In this review will be discussed the importance of supportive care, in particular the current evidence base for ventilatory support and adjunctive therapies in patients with acute respiratory distress syndrome (ARDS).
Clinical review on acute respiratory distress syndrome: an abstract
Supportive care, principally with mechanical ventilation, remains the cornerstone of therapy – although the goals of this support have changed in recent years – from maintaining normal physiological parameters to avoiding ventilator-induced lung injury while providing adequate gas exchange.
Key components of such a strategy include avoiding lung overdistension by limiting tidal volumes and airway pressures, and the use of positive end-expiratory pressure with or without lung recruitment manoeuvres in patients with severe ARDS.
Adjunctive therapies discussed include pharmacologic techniques (for example, vasodilators, diuretics, neuromuscular blockade) and nonpharmacologic techniques (for example, prone position, alternative modes of ventilation).

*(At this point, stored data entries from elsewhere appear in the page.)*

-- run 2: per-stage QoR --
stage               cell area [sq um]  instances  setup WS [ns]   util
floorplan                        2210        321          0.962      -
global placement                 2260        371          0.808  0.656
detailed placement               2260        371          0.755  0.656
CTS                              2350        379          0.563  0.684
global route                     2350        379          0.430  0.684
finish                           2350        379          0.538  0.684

ARDS was first described in 1967 and represents a common clinical problem in ICU patients. The syndrome is associated with short-term mortality of approximately 45% as well as significant long-term morbidity. Despite being both a major clinical problem and a focus of research for the critical care community, ARDS remains difficult to define and a source of considerable controversy.
Using the 1994 American-European consensus criteria, ARDS was defined by widespread pulmonary infiltrates on chest radiograph, hypoxaemia, and the absence of elevated pulmonary capillary wedge pressure or other evidence of left atrial hypertension.
The new Berlin Definition of ARDS categorises acute respiratory distress syndrome as mild, moderate or severe, and was designed to address a number of issues that had become apparent with the previous definition.